[[ Stored data, beginning ]]

$ cat config.mk
export PLATFORM = sky130hd
export DESIGN_NAME = ftm_curve
export DESIGN_NICKNAME = d
export VERILOG_FILES = /design/src/sv/ftm_pkg.sv /design/src/sv/ftm_curve.sv
export SDC_FILE = /design/constraint.sdc
export NUM_CORES = 2
export LEC_CHECK = 0
export ABC_AREA = 1
export ABC_CLOCK_PERIOD_IN_PS = 7700
export BUFFER_PORTS_ARGS = -buffer_cell sky130_fd_sc_hd__buf_2
export CORE_MARGIN = 2
export CORE_UTILIZATION = 63
export CTS_BUF_LIST = sky130_fd_sc_hd__clkbuf_2
export DETAILED_ROUTE_END_ITERATION = 10
export GPL_TIMING_DRIVEN = 0
export PLACE_DENSITY = 0.88
export SYNTH_ARGS = -nofsm -noshare
export SYNTH_HDL_FRONTEND = slang
export SYNTH_SLANG_ARGS = --single-unit
$ cat constraint.sdc
create_clock -name clk -period 7.7 [get_ports clk]
set_input_delay 0.385 -clock clk [delete_from_list [all_inputs] [get_ports clk]]
set_output_delay 0.385 -clock clk [all_outputs]
set_load 0.01 [all_outputs]
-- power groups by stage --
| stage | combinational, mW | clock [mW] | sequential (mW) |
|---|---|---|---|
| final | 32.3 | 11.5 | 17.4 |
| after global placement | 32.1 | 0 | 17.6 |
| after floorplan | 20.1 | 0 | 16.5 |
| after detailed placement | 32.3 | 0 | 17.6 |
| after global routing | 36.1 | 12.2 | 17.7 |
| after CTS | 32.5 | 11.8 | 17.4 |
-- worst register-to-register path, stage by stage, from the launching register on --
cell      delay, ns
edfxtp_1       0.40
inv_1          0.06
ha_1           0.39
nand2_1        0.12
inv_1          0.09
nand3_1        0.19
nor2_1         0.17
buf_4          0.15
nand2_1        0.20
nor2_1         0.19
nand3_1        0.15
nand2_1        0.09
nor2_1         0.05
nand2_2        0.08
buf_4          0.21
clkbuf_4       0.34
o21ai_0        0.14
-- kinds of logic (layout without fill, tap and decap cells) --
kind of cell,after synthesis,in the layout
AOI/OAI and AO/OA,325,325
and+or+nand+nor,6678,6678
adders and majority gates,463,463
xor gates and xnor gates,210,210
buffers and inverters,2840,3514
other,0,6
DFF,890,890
## src/sv/ftm_pkg.sv

```systemverilog
// ---------------------------------------------------------------------------
// ftm_pkg
// Widths, curve constants and pipeline control type for the tone mapper.
// ---------------------------------------------------------------------------
`default_nettype none

package ftm_pkg;

  localparam int IN_W            = 24;
  localparam int INPUT_FRAC_BITS = 16;
  localparam int XW              = IN_W - 1;
  localparam int QW              = 8;

  // 0.004 in input units, rounded to nearest
  localparam logic [XW-1:0] OFFSET = XW'(((4 << INPUT_FRAC_BITS) + 500) / 1000);

  // bound the denominator: 310*X^2, 85*X*2^F and 3*2^2F, plus carries
  localparam int T_SQ   = 2 * XW + 9;
  localparam int T_LIN  = XW + INPUT_FRAC_BITS + 7;
  localparam int T_ONE  = 2 * INPUT_FRAC_BITS + 2;
  localparam int T_MAX0 = (T_SQ > T_LIN) ? T_SQ : T_LIN;
  localparam int T_MAX  = (T_MAX0 > T_ONE) ? T_MAX0 : T_ONE;
  localparam int DEN_W  = T_MAX + 2;
  localparam int RW     = DEN_W + QW;

  localparam logic [DEN_W-1:0] K_SQ   = DEN_W'(310);
  localparam logic [DEN_W-1:0] K_NUM  = DEN_W'(25);
  localparam logic [DEN_W-1:0] K_DIFF = DEN_W'(60);
  localparam logic [DEN_W-1:0] K_ONE2 = DEN_W'(3) << (2 * INPUT_FRAC_BITS);

  localparam int FRONT_N = 4;
  localparam int DIV_N   = QW;
  localparam int NSTG    = FRONT_N + DIV_N;

  typedef struct packed {
    logic [NSTG-1:0] en;
  } ftm_ctl_t;

endpackage

`default_nettype wire

```

## src/sv/ftm_ctrl.sv

```systemverilog
// ---------------------------------------------------------------------------
// ftm_ctrl
// Per-stage valid bits and load enables; bubbles collapse under a stall.
// ---------------------------------------------------------------------------
`default_nettype none

module ftm_ctrl import ftm_pkg::*; (
  input  logic     clk,
  input  logic     rst_n,
  input  logic     in_valid,
  output logic     in_ready,
  output logic     out_valid,
  input  logic     out_ready,
  output ftm_ctl_t ctl
);

  logic [NSTG-1:0] v_r;
  logic [NSTG-1:0] v_nxt;
  logic [NSTG:0]   en;

  // a stage loads when it is empty or its word moves on
  always_comb begin
    en[NSTG] = out_ready;
    for (int k = NSTG - 1; k >= 0; k--) begin
      en[k] = !v_r[k] || en[k+1];
    end
  end

  always_comb begin
    v_nxt[0] = en[0] ? in_valid : v_r[0];
    for (int k = 1; k < NSTG; k++) begin
      v_nxt[k] = en[k] ? v_r[k-1] : v_r[k];
    end
  end

  always_ff @(posedge clk) begin
    if (!rst_n) begin
      v_r <= '0;
    end else begin
      v_r <= v_nxt;
    end
  end

  assign in_ready  = en[0];
  assign out_valid = v_r[NSTG-1];
  assign ctl.en    = en[NSTG-1:0];

endmodule

`default_nettype wire

```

[[ Stored data, end ]]

_Exercise_
Collect each line above holding the string "layout".

_Written response_
-- kinds of logic (layout without fill, tap and decap cells) --
kind of cell,after synthesis,in the layout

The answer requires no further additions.